Erasing the past is a weapon to control the future. It all starts by erasing artists and their artwork! / by Guy Austin

I wish this blog post were a April Fool's joke, but it is not. There are cave paintings in the Lower Pecos River canyon in Texas that are 5,700 years old. Some of them run over a hundred feet wide. An archaeologist named Carolyn Boyd has spent her career studying them and calls the canyons an "ancient library containing hundreds of books authored by 175 generations of painters." theartnewspaper

Rock art along the Rio Grande that dated to be 5,700 is a potential target for destruction by the Trump administration.

The federal government designated the area a National Historic Landmark in 2021. Then in early 2026, landowners started getting federal notices that a border wall would be coming through. Boyd estimates around 80 known sites would fall south of the proposed wall, with another 13 within 500 meters of it. theartnewspaper The same government that put up the landmark plaque is now potentially sending in the construction equipment.

Orwell said he who controls the past controls the future. Most people nod at that and move on. But this is what it actually looks like in practice.

And it's not just a canyon in Texas. The Kennedy Center has been politically taken over. The NEA has been gutting grants with form letter emails. The Corporation for Public Broadcasting — nearly 60 years old — voted to dissolve itself pittsburghartscouncil rather than sit around defunded and vulnerable. A third of American museums have lost government funding pittsburghartscouncil since the current administration took office. A slavery memorial got pulled out of Independence Park in Philadelphia.
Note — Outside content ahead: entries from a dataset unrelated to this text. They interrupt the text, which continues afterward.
==> config.mk <==
export PLATFORM = sky130hd
export DESIGN_NAME = mmio_console_bridge
export DESIGN_NICKNAME = d
export VERILOG_FILES = /design/src/rtl/mmio_console_bridge.sv
export SDC_FILE = /design/constraint.sdc
export NUM_CORES = 1
export LEC_CHECK = 0
export ABC_AREA = 1
export CAP_MARGIN = 20
export CORE_MARGIN = 4
export CORE_UTILIZATION = 29
export CTS_CLUSTER_DIAMETER = 150
export DETAILED_ROUTE_END_ITERATION = 7
export PLACE_DENSITY = 0.53
export SYNTH_ARGS = -nofsm -noshare
export SYNTH_HDL_FRONTEND = slang
export SYNTH_SLANG_ARGS = --single-unit
==> constraint.sdc <==
create_clock -name clk -period 3.45 [get_ports clk]
set_clock_uncertainty 0.1 [all_clocks]
set_input_delay 0.5175 -clock clk [delete_from_list [all_inputs] [get_ports clk]]
set_output_delay 0.5175 -clock clk [all_outputs]
set_load 0.05 [all_outputs]
==> src/rtl/mmio_console_bridge.sv <==
// mmio_console_bridge
//   Peripheral-side end of the data memory's MMIO console words. Host words
//   arrive on a valid/ready stream, are buffered in an RX FIFO and shown to the
//   CPU one at a time. Words the CPU publishes are captured into a TX FIFO and
//   drained to the host on a valid/ready stream. Neither side can clear the
//   other's register, so each direction uses a toggle handshake carried in the
//   ready words.
//
//   Optional feature macro: MMIO_BRIDGE_STATUS_EN (adds FIFO status bits to
//   input_ready; when undefined input_ready[BUS_WIDTH-1:2] is constant 0).
//
// Ports
//   clk, rst_n      clock (rising edge), asynchronous active-low reset
//   output_data     CPU-written word to forward to the host
//   output_ready    CPU control: [0] tx_tog, [1] rx_ack_tog, rest ignored
//   input_data      word presented to the CPU (registered)
//   input_ready     bridge control: [0] rx_tog, [1] tx_ack_tog (registered)
//                   with status: [2] TX full, [3] RX non-empty, [11:8] RX count
//   host_rx_*       host -> CPU stream (data, valid, ready)
//   host_tx_*       CPU -> host stream (data, valid, ready)
module mmio_console_bridge #(
  parameter int BUS_WIDTH  = 32,
  parameter int FIFO_DEPTH = 4
) (
  input  logic                 clk,
  input  logic                 rst_n,
  input  logic [BUS_WIDTH-1:0] output_data,
  input  logic [BUS_WIDTH-1:0] output_ready,
  output logic [BUS_WIDTH-1:0] input_data,
  output logic [BUS_WIDTH-1:0] input_ready,
  input  logic [BUS_WIDTH-1:0] host_rx_data,
  input  logic                 host_rx_valid,
  output logic                 host_rx_ready,
  output logic [BUS_WIDTH-1:0] host_tx_data,
  output logic                 host_tx_valid,
  input  logic                 host_tx_ready
);

  localparam int AW = $clog2(FIFO_DEPTH);
  localparam int PW = AW + 1;

  typedef enum logic {RX_IDLE, RX_WAIT} rx_state_e;

  logic [BUS_WIDTH-1:0] rx_mem_q [FIFO_DEPTH];
  logic [BUS_WIDTH-1:0] tx_mem_q [FIFO_DEPTH];
  logic [PW-1:0]        rx_wr_q, rx_wr_d, rx_rd_q, rx_rd_d;
  logic [PW-1:0]        tx_wr_q, tx_wr_d, tx_rd_q, tx_rd_d;
  logic                 rx_full, rx_empty, tx_full, tx_empty;
  logic                 rx_push, rx_pop, tx_push, tx_pop;

  rx_state_e            state_q, state_d;
  logic [BUS_WIDTH-1:0] input_data_q, input_data_d;
  logic                 rx_tog_q, rx_tog_d;
  logic                 tx_ack_tog_q, tx_ack_tog_d;

  // Only the two toggle bits of the CPU control word carry meaning.
  logic unused_ctrl_bits;
  assign unused_ctrl_bits = ^output_ready[BUS_WIDTH-1:2];

  // Pointers carry one extra wrap bit: equal -> empty, differing only in the
  // wrap bit -> full.
  assign rx_empty = (rx_wr_q == rx_rd_q);
  assign rx_full  = (rx_wr_q[AW] != rx_rd_q[AW]) && (rx_wr_q[AW-1:0] == rx_rd_q[AW-1:0]);
  assign tx_empty = (tx_wr_q == tx_rd_q);
  assign tx_full  = (tx_wr_q[AW] != tx_rd_q[AW]) && (tx_wr_q[AW-1:0] == tx_rd_q[AW-1:0]);

  // Push is gated on the registered full flag, so a same-cycle pop never
  // lets a write into a full FIFO.
  assign host_rx_ready = !rx_full;
  assign rx_push       = host_rx_valid && !rx_full;

  assign host_tx_valid = !tx_empty;
  assign host_tx_data  = tx_mem_q[tx_rd_q[AW-1:0]];
  assign tx_pop        = !tx_empty && host_tx_ready;

  // A fresh CPU word is detected against our own ack register, so the MMIO
  // read-back lag cannot produce a second capture of the same word.
  assign tx_push       = (output_ready[0] != tx_ack_tog_q) && !tx_full;
  assign tx_ack_tog_d  = tx_ack_tog_q ^ tx_push;

  assign rx_wr_d = rx_wr_q + {{AW{1'b0}}, rx_push};
  assign rx_rd_d = rx_rd_q + {{AW{1'b0}}, rx_pop};
  assign tx_wr_d = tx_wr_q + {{AW{1'b0}}, tx_push};
  assign tx_rd_d = tx_rd_q + {{AW{1'b0}}, tx_pop};

  // RX presentation: one word in flight to the CPU; the next pop waits until
  // the CPU's ack toggle matches rx_tog and the FSM is back in RX_IDLE.
  always_comb begin
    state_d      = state_q;
    rx_pop       = 1'b0;
    input_data_d = input_data_q;
    rx_tog_d     = rx_tog_q;
    case (state_q)
      RX_IDLE: begin
        if (!rx_empty) begin
          rx_pop       = 1'b1;
          input_data_d = rx_mem_q[rx_rd_q[AW-1:0]];
          rx_tog_d     = ~rx_tog_q;
          state_d      = RX_WAIT;
        end
      end
      RX_WAIT: begin
        if (output_ready[1] == rx_tog_q) state_d = RX_IDLE;
      end
      default: state_d = RX_IDLE;
    endcase
  end

  always_ff @(posedge clk or negedge rst_n) begin
    if (!rst_n) begin
      state_q      <= RX_IDLE;
      rx_wr_q      <= '0;
      rx_rd_q      <= '0;
      tx_wr_q      <= '0;
      tx_rd_q      <= '0;
      input_data_q <= '0;
      rx_tog_q     <= 1'b0;
      tx_ack_tog_q <= 1'b0;
    end else begin
      state_q      <= state_d;
      rx_wr_q      <= rx_wr_d;
      rx_rd_q      <= rx_rd_d;
      tx_wr_q      <= tx_wr_d;
      tx_rd_q      <= tx_rd_d;
      input_data_q <= input_data_d;
      rx_tog_q     <= rx_tog_d;
      tx_ack_tog_q <= tx_ack_tog_d;
    end
  end

  // FIFO storage is not reset; the pointers alone define validity.
  always_ff @(posedge clk) begin
    if (rx_push) rx_mem_q[rx_wr_q[AW-1:0]] <= host_rx_data;
    if (tx_push) tx_mem_q[tx_wr_q[AW-1:0]] <= output_data;
  end

  assign input_data = input_data_q;

`ifdef MMIO_BRIDGE_STATUS_EN
  logic [BUS_WIDTH-1:0] status_q, status_d;
  logic [PW-1:0]        rx_count;

  assign rx_count = rx_wr_q - rx_rd_q;

  always_comb begin
    status_d       = '0;
    status_d[2]    = tx_full;
    status_d[3]    = !rx_empty;
    status_d[11:8] = 4'(rx_count);
  end

  always_ff @(posedge clk or negedge rst_n) begin
    if (!rst_n) status_q <= '0;
    else        status_q <= status_d;
  end

  assign input_ready = status_q | {{(BUS_WIDTH-2){1'b0}}, tx_ack_tog_q, rx_tog_q};
`else
  assign input_ready = {{(BUS_WIDTH-2){1'b0}}, tx_ack_tog_q, rx_tog_q};
`endif

endmodule

# Word-level counts from Yosys, hierarchy flattened
# Memories as Yosys holds them, arrays and structs flattened. A register that Yosys moved wholly into a read port is not among the register bits.
# Index checks and enable logic that the tools add are counted.
word_totals:
  reg_bits: 15
  mem_bits_rw: 256
  out_inout_bits: 98
  wordCells: 43
  n_memories: 2
memory_table:
  columns: ["name", "depth", "word_bits", "read_ports", "rd_ports_with_merged_regs", "write_ports", "line", "rtl"]
  rows:
  - ["rx_mem_q", 4, 32, 1, 1, 1, "44", "logic [BUS_WIDTH-1:0] rx_mem_q [FIFO_DEPTH];"]
  - ["tx_mem_q", 4, 32, 1, 0, 1, "45", "logic [BUS_WIDTH-1:0] tx_mem_q [FIFO_DEPTH];"]
op_classes:
  addsub: 4
  n_eq_ne: 8
  mux: 8
  bitwise: 4
  reduce_logical: 10
op_table:
  columns: ["operator", "count"]
  rows:
  - ["adder 3 x 1 -> 3 bit", 4]
  - ["2-to-1 mux 1 bit", 7]
  - ["equality test 3 bit", 2]
  - ["logical AND 1 bit", 5]
  - ["equality test 2 bit", 2]
  - ["zero test 1 bit", 4]
  - ["!= test 1 bit", 3]
  - ["inverter 1 bit", 3]
  - ["one-hot mux 1 bit (2 select lines)", 1]
  - ["AND reduction 2 bit", 1]
  - ["equality test 1 bit", 1]
  - ["XOR 1 bit", 1]

# Logic depth before layout (Yosys ltp)
# Gate-level depths: netlist (run 1).
depth:
  ltp_word: 6
  depth_mapped: 11
  mapped_depth_nobuf: 10

# Least setup slack after synthesis (run 1)
# OpenSTA, ideal clock, no wires.
synth_timing:
  path_kind: "flip-flop to flip-flop"
  from: "register rx_rd_q[1]"
  to: "memory rx_mem_q[0][0], enable pin"
  arrival_ns: 2.677
  t_required_ns: 2.929
  path_slack_ns: 0.251
  stages_incl_launch_ff: 7
  n_path_buf: 1
  period_less_slack_ns: 3.199
  path_cell_list: "dfrtp_1 -> buf_6 -> nand2_1 -> nand2_2 -> nand3_1 -> nand2_1 -> nor2_1"
synth_via:
  elab_chain_len: 6
synth_lines:
  columns: ["element", "line", "rtl"]
  rows:
  - ["from (decl)", "46", "logic [PW-1:0] rx_wr_q, rx_wr_d, rx_rd_q, rx_rd_d;"]
  - ["from (signal assigned)", "122", "rx_rd_q <= rx_rd_d;"]
  - ["equality test 2 bit", "63", "assign rx_full = (rx_wr_q[AW] != rx_rd_q[AW]) && (rx_wr_q[AW-1:0] == rx_rd_q[AW-1:0]);"]
  - ["logical AND 1 bit", "63", null]
  - ["zero test 1 bit", null, null]
  - ["named net host_rx_ready", "33", "output logic host_rx_ready,"]
  - ["logical AND 1 bit", "70", "assign rx_push = host_rx_valid && !rx_full;"]
  - ["2-to-1 mux 1 bit", "133", "if (rx_push) rx_mem_q[rx_wr_q[AW-1:0]] <= host_rx_data;"]
  - ["2-to-1 mux 1 bit (not written as such)", "133", null]
  - ["to (decl)", "44", null]
# The timed path passes the listed nets, and every way through them passes these cells.

# Worst setup path in the final report (run 1)
layout_timing:
  from: "register tx_rd_q[1]"
  to: "output host_tx_valid"
layout_via:
  elab_chain_len: 2
layout_lines:
  columns: ["element", "line", "rtl"]
  rows:
  - ["from (decl)", "47", "logic [PW-1:0] tx_wr_q, tx_wr_d, tx_rd_q, tx_rd_d;"]
  - ["from (signal assigned)", "124", "tx_rd_q <= tx_rd_d;"]
  - ["equality test 3 bit", "64", "assign tx_empty = (tx_wr_q == tx_rd_q);"]
  - ["zero test 1 bit", "72", "assign host_tx_valid = !tx_empty;"]
  - ["to (decl)", "35", "output logic host_tx_valid,"]
# No other way between the ends.

==> flow_summary.ini, run 1 <==
[outcome]
status = finished, final reports clean

[worst_setup_path]
crit_path_max_incr_delay_ns = 0.75
arrival_ns = 2.37
worstPathMaxFanout = 6
crit_slowest_cell = clkdlybuf4s50_1
crit_type = flop to primary output
crit_family = buffers and inverters
worst_ep_required_time_ns = 2.83
startpoint_type = flop
path_cells = xnor2_1 -> nand2_1 -> or2_2 -> clkdlybuf4s50_1
critical_path_buf_inv_count = 1
crit_path_end_kind = primary output

[synthesis]
synth_top_area_cell = edfxtp_1
synth_area_leaders = edfxtp_1 62%, dfrtp_1 9.5%, nand2_1 7.5%
synth_edf_count = 256
syn-cell-area_mm2 = 0.01235
async_flop_share_pct = 15.51
synth-main-ff-cell = edfxtp_1
synth_top_area_share_pct = 62.25
ys_warn_count = 0
syn_area_per_cell_um2 = 11.56
synthCells = 1068
synth.distinct_cells = 25
yosysSeqAreaShare_pct = 71.77
ys_seq_elements = 303

[final_layout]
area_growth_pct = 24.73
layout_common_cells = 256 x edfxtp_1, 247 x nand2_1, 141 x inv_1
fin_nets = 1328
layout-drive-gt1-share_pct = 10.04
mostFrequentLayoutCell = edfxtp_1
fill_cells = 4077
multi_input_area_mm2 = 0.002623
seq_area_mm2 = 0.008866

[detailed_routing]
first_pass_iters = 5
drc = 0
route.met2.wl_um = 13570
routed_via_density = 4.331
wl_met3_um = 1828
routedLengthMet1_um = 12830
antenna_left = 0
via_count = 7730
routedWlPerCell_um = 16.15
drtIter0Drc = 454
finalWirelength_um = 28820
top_layer_used = met5

[global_routing]
grt_pass1_wl_um = 44250
grt_max_degree = 65
grt.total_usage_pct = 12.32
antenna_found_initial = 3
grt_overflow_total = 0
grt_pass1_vias = 7474

[place]
numPortBuffers = 137
dpl.hpwl_um = 17480
place.gp.congestion = 0.7078

[timing]
setup_violations = 0
final-max-slew-violation-count = 0
max-slew-margin-rel_pct = 50.39
tns_ns = 0
rsz0062_at_grt = no
finalCriticalPeriod_ns = 2.986
hold_viol = 0
fin_crit_sh_pct = 86.55
fmax_mhz = 334.9
worst_pin_slew_ns = 0.7442

[power]
power.leakage_nw = 6.296
powerDensity_mw_per_mm2 = 1041
power_w = 0.01603
ir_worst_vdd_mv = 0.4809

[cts]
post_cts_buffers = 0
clockBufferDepth = 3
clk_pin_slew_ns = 0.06
h-tree-depth = 2
cts_tree = built
cts.sinks = 303
cts_root_buf = clkbuf_16
insertion_delay_ns = 0.53
cts_made_buffers = 36

[floorplan]
initial_core_util_pct = 29.37
io_pins = 198
die_width_um = 214.4
die-area_mm2 = 0.04595
die_h_um = 214.4
core_mm2 = 0.04204
rows = 75

[hold_path]
hold_path_class = flop to flop

[run]
drv_cap = 0
## synth_stat cells, drive strengths merged, types with 6 or more instances
| cell | number |
|---|---|
| o21ai | 66 |
| inv | 144 |
| buf | 62 |
| nor2 | 72 |
| edfxtp | 256 |
| clkbuf | 19 |
| dfrtp | 47 |
| xor2 | 6 |
| ha | 8 |
| nand3 | 100 |
| nand2 | 249 |
| o22ai | 32 |
## worst paths after layout
check                                       end  cells past startpoint      startpoint  slack, ns
min in group asynchronous        input_data[27]                      2           rst_n       0.46
worst min-delay path             input_data[18]                      2  input_data[18]       0.37
worst max register to register  rx_mem_q[0][25]                      7      rx_rd_q[0]       0.95
worst min register to register   input_data[18]                      2  input_data[18]       0.37
worst max-delay path              host_tx_valid                      4      tx_rd_q[1]       0.46
max in group asynchronous            tx_rd_q[0]                      3           rst_n       1.93
## cell type report
cell class                      instances  share of cell area, %
Antenna cell                            1                0.01625
Tap cell                              539                  4.378
Inverter                              145                  3.550
Sequential cell                       303                  57.56
Multi-Input combinational cell        568                  17.03
Clock buffer                           52                  6.441
Timing Repair Buffer                  166                  10.49
Clock inverter                         11                 0.5361
## layer usage
metal	vias up	GRT usage, %
met5	-	0
met2	195	20.31
li1	3801	-
met1	3686	16.00
met4	4	3.588
met3	44	3.401
## registers in the layout (all words and copies together) (netlist names), named ones only
name	cells
rx_mem_q	128
tx_wr_q	3
tx_mem_q	128
rx_wr_q	3
tx_rd_q	3
rx_tog_q	1
input_data	32
rx_rd_q	3
state_q	1
## power by group
part	leakage, nW	total (W)	internal, W	switching (W)
clock network	0.522	0.00349	0.00207	0.00142
registers	2.91	0.00555	0.00514	0.000406
logic	2.86	0.00699	0.00207	0.00492
total	6.30	0.0160	0.00928	0.00674
## worst register-to-register path, cell delays in order, from the launching register on
cell and delay [ns]:
dfrtp_2 0.83, inv_2 0.07, nand2_1 0.08, nand2_1 0.09, nand3_1 0.17, nand2_1 0.28, nor2_4 0.17, buf_4 0.35
## through the flow
step	hold slack [ns]	instances	setup WS, ns	area, um2	util [%]
after floorplan	0.1219	1097	0.2514	12460	-
after global placement	0.3590	1720	0.8563	14320	34.05
after detailed placement	0.3572	1720	0.8466	14320	34.05
after CTS	0.3721	1784	0.4167	15400	36.63
after global routing	0.3877	1784	0.3178	15400	36.63
final	0.3677	1785	0.4641	15400	36.64
## cell families after synthesis
kind of cell             count (synthesis)  share of synthesized area (%)
other                                    1                        0.03037
adder cells (fa/ha/maj)                  8                         0.8106
flip-flops                             303                          71.77
AO/OA/AOI/OAI                           98                          4.296
XOR/XNOR                                 9                         0.6383
buffers and inverters                  226                          8.359
AND/OR/NAND/NOR                        423                          14.09
## repair_timing
action / in CTS / in global routing
hold buffers: 1 / 0
hold endpoints to repair: 23 / 0
gates resized for setup: 0 / 0
setup endpoints to repair: 0 / 0
Note: power is estimated with default switching activity, not from simulation.
==> run 2, diff against run 1 <==
--- a/constraint.sdc
+++ b/constraint.sdc
@@ -4,2 +4,2 @@
 set_output_delay 0.5175 -clock clk [all_outputs]
-set_load 0.05 [all_outputs]
+set_load 0.02 [all_outputs]
==> run 2 against run 1 <==
  * Final cell count barely moved
  * Sequential power is essentially flat
  * Die area unchanged
  * First-iteration DRC count fell by 8.8%
  * Register-to-register slack hardly changed
  * Sequential share of layout area decreased by 0.26 points
  * Largest cell class unchanged
  * Critical path depth is the same
  * Power fell by 7.4%
  * Fmax is 3.3% lower
  * Core utilization increased by 0.17 points
  * Via count is 0.21% higher
  * Largest power group unchanged
  * Combinational power shrank 19%
==> flow_summary.ini, run 2 (synthesized netlist as in run 1, its figures left out) <==
[detailed_routing]
via_count = 7746
drc = 0
first_pass_iters = 6
routedWlPerCell_um = 15.93
antenna_left = 0
routed_via_density = 4.337
finalWirelength_um = 28450
drtIter0Drc = 414

[floorplan]
initial_core_util_pct = 29.37
core_mm2 = 0.04204
die-area_mm2 = 0.04595
die_h_um = 214.4
die_width_um = 214.4
io_pins = 198
rows = 75

[global_routing]
antenna_found_initial = 4
grt_overflow_total = 0
grt_pass1_vias = 7759
grt.total_usage_pct = 12.36
grt_max_degree = 65
grt_pass1_wl_um = 44530

[timing]
rsz0062_at_grt = no
final-max-slew-violation-count = 0
fmax_mhz = 324.0
worst_pin_slew_ns = 0.7634
tns_ns = 0
max-slew-margin-rel_pct = 49.11
hold_viol = 0
setup_violations = 0
finalCriticalPeriod_ns = 3.086
fin_crit_sh_pct = 89.46
hold_ws_ns = 0.3700

[worst_setup_path]
critical_path_buf_inv_count = 2
worst_ep_required_time_ns = 2.83
crit_family = buffers and inverters
crit_path_max_incr_delay_ns = 0.66
crit_slowest_cell = clkdlybuf4s50_1
arrival_ns = 2.47
path_cells = buf_4 -> o21ai_0 -> o22ai_1 -> clkdlybuf4s50_1
crit_type = flop to primary output
startpoint_type = flop
worstPathMaxFanout = 29
crit_path_end_kind = primary output

[place]
numPortBuffers = 137
place.gp.congestion = 0.6944
dpl.hpwl_um = 17170

[cts]
h-tree-depth = 2
cts_tree = built
cts_root_buf = clkbuf_16
clk_pin_slew_ns = 0.05
insertion_delay_ns = 0.53
cts.sinks = 303
cts_made_buffers = 36
clockBufferDepth = 3
post_cts_buffers = 0

[hold_path]
hold_path_class = flop to flop

[power]
ir_worst_vdd_mv = 0.5983
powerDensity_mw_per_mm2 = 959.3
power.leakage_nw = 6.285

[final_layout]
antenna_cells = 0
mostFrequentLayoutCell = edfxtp_1
final_core_util_pct = 36.81
fin_nets = 1329
layout_common_cells = 256 x edfxtp_1, 247 x nand2_1, 141 x inv_1
area_growth_pct = 25.30
layout-drive-gt1-share_pct = 8.019

[run]
drv_cap = 0

[outcome]
status = finished, final reports clean
[run 2: changes by cell type in the layout (fill, tap and decap cells not counted), moves of 2 or more]
cell,delta
buf_12,-6
buf_4,-26
clkbuf_1,-8
clkbuf_8,+5
clkdlybuf4s50_1,+33
clkinv_1,+2
clkinv_2,+2
[run 2: through the flow]
stage	instance area [um2]	cells	power, W	worst slack (ns)
floorplan	12460	1097	0.009026	0.5341
global placement	14330	1721	0.01140	0.8393
CTS	15470	1786	0.01516	0.2616
global route	15470	1786	0.01587	0.1733
detailed placement	14330	1721	0.01147	0.8549
finish	15470	1786	0.01484	0.3637
[run 2: worst paths after layout]
kind                            slack, ns                to  cells past startpoint            from
worst max-delay path                 0.36  host_tx_data[30]                      4      tx_rd_q[0]
worst min register to register       0.37    input_data[18]                      2  input_data[18]
worst max register to register       0.94   rx_mem_q[0][25]                      7      rx_rd_q[0]
max in group asynchronous            1.94        tx_rd_q[0]                      3           rst_n
worst min-delay path                 0.37    input_data[18]                      2  input_data[18]
min in group asynchronous            0.45    input_data[21]                      2           rst_n
[run 2: metal layers]
metal  GRT usage, %  vias to the layer above  part of all wire, %
met5              0                        -                 0.11
met1          15.43                     3682                   44
met4          4.214                        6                  2.2
met3          4.067                       54                  6.9
li1               -                     3801                    -
met2          20.31                      203                   47
[run 2: worst min-delay path: cells and delay by family (launching register included)]
kind             cells  cell delay (ns)
DFF                  1             0.34
and+or+nand+nor      2             0.11
[run 2: final cells by class]
class,count,area (um2)
Fill cell,4063,26570
Sequential cell,303,8866
Multi-Input combinational cell,568,2623
Timing Repair Buffer,167,1632
Clock buffer,49,1031
Tap cell,539,674.4
Inverter,145,546.8
Clock inverter,15,101.3
[run 2: power by group]
part	switching (W)	internal, W	total, W
clock	0.00143	0.00216	0.00359
sequential	0.000434	0.00514	0.00558
combinational	0.00360	0.00207	0.00568
total	0.00546	0.00938	0.0148
[run 2: what timing repair did]
item	CTS	global route
gates resized for setup	0	0
hold endpoints to repair	23	0
hold buffers	1	0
Hitler understood something that polite people don't like to say out loud — art isn't decoration, it's the story a culture tells itself about who it is. So he destroyed the art that told the wrong story and replaced it with art that only told his. That's not ancient history, that's a operating manual.

You don't need bonfires. You defund the institutions. You pull the exhibits. You build a wall next to a 5,700-year-old painting and call it a security measure. Pause and think about it, 5,700 years old art predates governments. This is more than a public monument. It's a message from our past we should not lose; Even Civil War monuments of awful people should not be destroyed as well, but rather placed in a safe harbor for those who appreciate their message.

PBS and NPR weren't perfect. Nothing is. But they were oriented toward something other than profit or a political agenda. Local journalism in places that couldn't support it any other way. Emergency alerts. Classical music. Without those local stations, millions of Americans lose independent media entirely pittsburghartscouncil — the administration called it funding "radical propaganda." What it actually produces is silence.

That's always been the goal. Silence is the point. Art and independent media are how a society keeps a record of itself. Dismantle those, and you don't just win the argument — you erase the evidence it ever happened.

Those paintings survived thousands of years of floods and cartels. Whether they survive a government that called them a national treasure and then routed a wall through them — we'll see.